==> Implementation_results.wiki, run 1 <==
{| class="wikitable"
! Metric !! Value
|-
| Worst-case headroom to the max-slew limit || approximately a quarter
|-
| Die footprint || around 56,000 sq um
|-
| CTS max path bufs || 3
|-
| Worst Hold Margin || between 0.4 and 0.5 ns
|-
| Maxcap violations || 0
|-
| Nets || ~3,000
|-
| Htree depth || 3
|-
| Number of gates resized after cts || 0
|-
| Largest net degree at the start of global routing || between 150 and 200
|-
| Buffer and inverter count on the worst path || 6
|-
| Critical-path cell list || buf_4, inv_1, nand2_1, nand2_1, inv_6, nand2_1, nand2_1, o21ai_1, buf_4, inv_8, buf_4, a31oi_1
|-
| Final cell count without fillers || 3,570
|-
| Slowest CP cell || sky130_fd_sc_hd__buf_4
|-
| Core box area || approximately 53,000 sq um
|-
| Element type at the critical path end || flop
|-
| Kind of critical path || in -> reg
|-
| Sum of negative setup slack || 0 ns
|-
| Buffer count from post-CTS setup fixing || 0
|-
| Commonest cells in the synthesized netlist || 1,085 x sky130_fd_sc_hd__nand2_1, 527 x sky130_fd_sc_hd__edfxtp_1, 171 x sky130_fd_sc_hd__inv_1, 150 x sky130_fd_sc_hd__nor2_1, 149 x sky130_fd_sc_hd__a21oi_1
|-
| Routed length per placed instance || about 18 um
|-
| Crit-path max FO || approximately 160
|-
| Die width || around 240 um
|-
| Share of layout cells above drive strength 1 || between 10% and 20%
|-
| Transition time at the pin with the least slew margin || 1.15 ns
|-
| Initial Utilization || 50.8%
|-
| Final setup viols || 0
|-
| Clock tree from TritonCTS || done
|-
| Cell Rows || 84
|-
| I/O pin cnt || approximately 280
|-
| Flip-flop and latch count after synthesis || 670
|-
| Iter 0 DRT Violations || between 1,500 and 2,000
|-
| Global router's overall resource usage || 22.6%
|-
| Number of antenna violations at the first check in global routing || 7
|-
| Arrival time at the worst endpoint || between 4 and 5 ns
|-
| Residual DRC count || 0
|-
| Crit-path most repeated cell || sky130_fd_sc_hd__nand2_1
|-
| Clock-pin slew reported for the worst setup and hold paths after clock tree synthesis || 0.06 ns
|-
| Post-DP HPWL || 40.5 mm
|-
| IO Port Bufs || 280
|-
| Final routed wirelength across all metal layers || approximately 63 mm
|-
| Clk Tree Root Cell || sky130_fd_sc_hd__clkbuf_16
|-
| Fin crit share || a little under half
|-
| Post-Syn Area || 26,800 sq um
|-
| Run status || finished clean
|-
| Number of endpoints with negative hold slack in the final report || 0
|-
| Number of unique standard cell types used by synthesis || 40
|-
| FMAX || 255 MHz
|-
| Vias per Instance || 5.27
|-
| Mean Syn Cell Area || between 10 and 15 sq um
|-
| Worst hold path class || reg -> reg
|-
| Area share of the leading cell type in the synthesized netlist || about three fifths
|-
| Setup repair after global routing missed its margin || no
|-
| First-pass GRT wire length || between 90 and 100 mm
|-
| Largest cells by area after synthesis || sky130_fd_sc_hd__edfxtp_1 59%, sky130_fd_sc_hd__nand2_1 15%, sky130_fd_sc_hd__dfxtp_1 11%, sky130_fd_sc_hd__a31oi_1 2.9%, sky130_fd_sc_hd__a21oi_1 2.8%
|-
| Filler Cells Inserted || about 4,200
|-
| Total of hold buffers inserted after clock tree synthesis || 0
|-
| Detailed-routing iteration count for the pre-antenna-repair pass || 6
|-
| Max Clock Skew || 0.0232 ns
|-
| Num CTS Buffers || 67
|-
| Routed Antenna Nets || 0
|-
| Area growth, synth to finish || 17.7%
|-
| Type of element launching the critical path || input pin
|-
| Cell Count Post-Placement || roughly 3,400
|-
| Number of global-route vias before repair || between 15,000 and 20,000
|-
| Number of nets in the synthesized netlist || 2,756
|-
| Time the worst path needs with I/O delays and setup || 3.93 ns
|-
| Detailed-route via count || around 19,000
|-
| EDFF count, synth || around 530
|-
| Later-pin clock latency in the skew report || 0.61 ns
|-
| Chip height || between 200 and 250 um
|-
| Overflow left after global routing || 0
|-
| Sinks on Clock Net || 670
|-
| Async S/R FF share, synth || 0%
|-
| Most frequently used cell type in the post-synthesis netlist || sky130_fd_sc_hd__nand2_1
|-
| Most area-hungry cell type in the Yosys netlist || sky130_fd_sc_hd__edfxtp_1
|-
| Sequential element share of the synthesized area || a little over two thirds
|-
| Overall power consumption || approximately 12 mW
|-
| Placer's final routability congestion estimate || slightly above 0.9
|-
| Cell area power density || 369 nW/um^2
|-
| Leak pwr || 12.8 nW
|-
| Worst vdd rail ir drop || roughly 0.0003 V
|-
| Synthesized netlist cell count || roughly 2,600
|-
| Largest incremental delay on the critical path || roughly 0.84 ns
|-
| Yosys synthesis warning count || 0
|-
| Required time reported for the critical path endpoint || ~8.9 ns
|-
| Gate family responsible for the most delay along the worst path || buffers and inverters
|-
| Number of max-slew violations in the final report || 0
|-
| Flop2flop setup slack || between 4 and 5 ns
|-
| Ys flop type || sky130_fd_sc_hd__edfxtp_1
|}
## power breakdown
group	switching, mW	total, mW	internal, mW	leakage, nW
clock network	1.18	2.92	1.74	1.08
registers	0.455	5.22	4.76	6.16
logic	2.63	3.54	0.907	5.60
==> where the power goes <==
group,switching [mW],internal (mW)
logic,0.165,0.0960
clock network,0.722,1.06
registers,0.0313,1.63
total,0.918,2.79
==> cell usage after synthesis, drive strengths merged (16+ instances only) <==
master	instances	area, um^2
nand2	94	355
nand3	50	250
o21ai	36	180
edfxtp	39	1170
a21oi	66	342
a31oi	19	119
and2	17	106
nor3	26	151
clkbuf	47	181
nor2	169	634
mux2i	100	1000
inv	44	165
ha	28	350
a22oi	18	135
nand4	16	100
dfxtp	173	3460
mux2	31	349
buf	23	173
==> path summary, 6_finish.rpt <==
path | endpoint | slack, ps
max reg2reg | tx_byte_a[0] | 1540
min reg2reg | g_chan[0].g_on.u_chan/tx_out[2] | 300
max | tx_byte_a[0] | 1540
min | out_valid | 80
===== src/rtl/core/i2ar_pkg.sv =====
// ============================================================================
// i2ar_pkg
// Shared widths, format codes, control struct and digit-to-ASCII mapping.
// ============================================================================
package i2ar_pkg;

    localparam int VAL_W   = 64;              // input value width
    localparam int CMD_W   = 3;               // format code width
    localparam int CHAR_W  = 7;               // ASCII code width
    localparam int NIB_W   = 4;               // one digit slot
    localparam int NDIG    = 22;              // digit slots (octal worst case)
    localparam int DIG_W   = NDIG * NIB_W;    // digit register width
    localparam int BCD_DIG = 20;              // decimal digits of 2^64-1
    localparam int BCD_W   = BCD_DIG * NIB_W;
    localparam int CNT_W   = $clog2(VAL_W);
    localparam int REM_W   = $clog2(NDIG + 1);

    // Format codes
    localparam logic [CMD_W-1:0] CMD_SDEC = 3'd0;
    localparam logic [CMD_W-1:0] CMD_UDEC = 3'd1;
    localparam logic [CMD_W-1:0] CMD_OCT  = 3'd2;
    localparam logic [CMD_W-1:0] CMD_HEXL = 3'd3;
    localparam logic [CMD_W-1:0] CMD_HEXU = 3'd4;

    localparam logic [CHAR_W-1:0] CHR_ZERO  = 7'h30;       // '0'
    localparam logic [CHAR_W-1:0] CHR_UPPER = 7'h41 - 7'd10; // 'A' - 10
    localparam logic [CHAR_W-1:0] CHR_LOWER = 7'h61 - 7'd10; // 'a' - 10

    // Sequencer to digit unit and output stage
    typedef struct packed {
        logic load;     // take a new value into the unit
        logic dabble;   // one shift-and-add-3 step
        logic shift;    // drop the top digit slot
        logic emit;     // write the top digit to the output register
        logic last;     // emitted digit is the final one
        logic upper;    // uppercase hex letters
    } t_unit_ctl;

    function automatic logic [CHAR_W-1:0] digit_to_char(
        input logic [NIB_W-1:0] nib,
        input logic             upper
    );
        logic [CHAR_W-1:0] ext;
        ext = {{(CHAR_W-NIB_W){1'b0}}, nib};
        if (nib < 4'd10) begin
            digit_to_char = CHR_ZERO + ext;
        end else if (upper) begin
            digit_to_char = CHR_UPPER + ext;
        end else begin
            digit_to_char = CHR_LOWER + ext;
        end
    endfunction

endpackage


===== src/rtl/core/integer_to_ascii_radix.sv =====
// ============================================================================
// integer_to_ascii_radix
// Prints a 64-bit value as ASCII digits in decimal, octal or hex.
// ============================================================================
// Input beat: s_axis_tdata carries the value, s_axis_tuser the format code
// (0 signed decimal magnitude, 1 unsigned decimal, 2 octal, 3 lower hex,
// 4 upper hex, other codes lower hex). Output beats carry one ASCII digit
// each, most significant first, no leading zeros, '0' for zero; m_axis_tlast
// marks the final digit. No minus sign is printed.
// One number is in flight at a time; s_axis_tready is high only when idle.
// Decimal runs 64 shift-and-add-3 steps of the shared BCD unit first, then
// every format walks all 22 digit slots once, one per cycle while the
// receiver does not stall: leading zero slots are dropped, the rest emitted.
// A new number is taken only once the last digit of the current one has
// been written to the output register.
// A stalled receiver holds the current digit in the output register and
// stalls digit emission; nothing is lost. Reset drops any number in flight,
// returns the sequencer to idle and clears the output valid flag.
module integer_to_ascii_radix
    import i2ar_pkg::*;
(
    input  logic         i_clk,
    input  logic         i_rst_n,
    input  logic         s_axis_tvalid,
    output logic         s_axis_tready,
    input  logic [63:0]  s_axis_tdata,   // [63:0] value
    input  logic [2:0]   s_axis_tuser,   // [2:0] cmd
    output logic         m_axis_tvalid,
    input  logic         m_axis_tready,
    output logic [7:0]   m_axis_tdata,   // [6:0] digit_char, [7] zero
    output logic         m_axis_tlast
);

    t_unit_ctl         ctl;
    logic              idle;
    logic [NIB_W-1:0]  top;
    logic              out_free;
    logic              r_valid;
    logic [CHAR_W-1:0] r_char;
    logic              r_last;

    assign out_free      = !r_valid || m_axis_tready;
    assign s_axis_tready = idle;

    i2ar_seq u_seq (
        .i_clk      (i_clk),
        .i_rst_n    (i_rst_n),
        .i_in_valid (s_axis_tvalid),
        .i_cmd      (s_axis_tuser),
        .i_top      (top),
        .i_out_free (out_free),
        .o_idle     (idle),
        .o_ctl      (ctl)
    );

    i2ar_digit_unit u_unit (
        .i_clk   (i_clk),
        .i_ctl   (ctl),
        .i_value (s_axis_tdata),
        .i_cmd   (s_axis_tuser),
        .o_top   (top)
    );

    // Output register: load a digit when free, hold it while stalled
    always_ff @(posedge i_clk) begin
        if (!i_rst_n) begin
            r_valid <= 1'b0;
        end else if (ctl.emit) begin
            r_valid <= 1'b1;
        end else if (m_axis_tready) begin
            r_valid <= 1'b0;
        end
        if (ctl.emit) begin
            r_char <= digit_to_char(top, ctl.upper);
            r_last <= ctl.last;
        end
    end

    assign m_axis_tvalid = r_valid;
    assign m_axis_tdata  = {1'b0, r_char};
    assign m_axis_tlast  = r_last;

endmodule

┄┄┄┄┄┄┄┄┄┄┄┄┄┄┄┄┄┄┄┄

WHAT TO WORK ON: Each line above from the one with "max reg2reg | tx_byte_a[0] | 1540" up to and including the one with "max | tx_byte_a[0] | 1540" must be set down exactly, and no line outside that span may appear.

ANSWER BOX:
max reg2reg | tx_byte_a[0] | 1540
min reg2reg | g_chan[0].g_on.u_chan/tx_out[2] | 300
max | tx_byte_a[0] | 1540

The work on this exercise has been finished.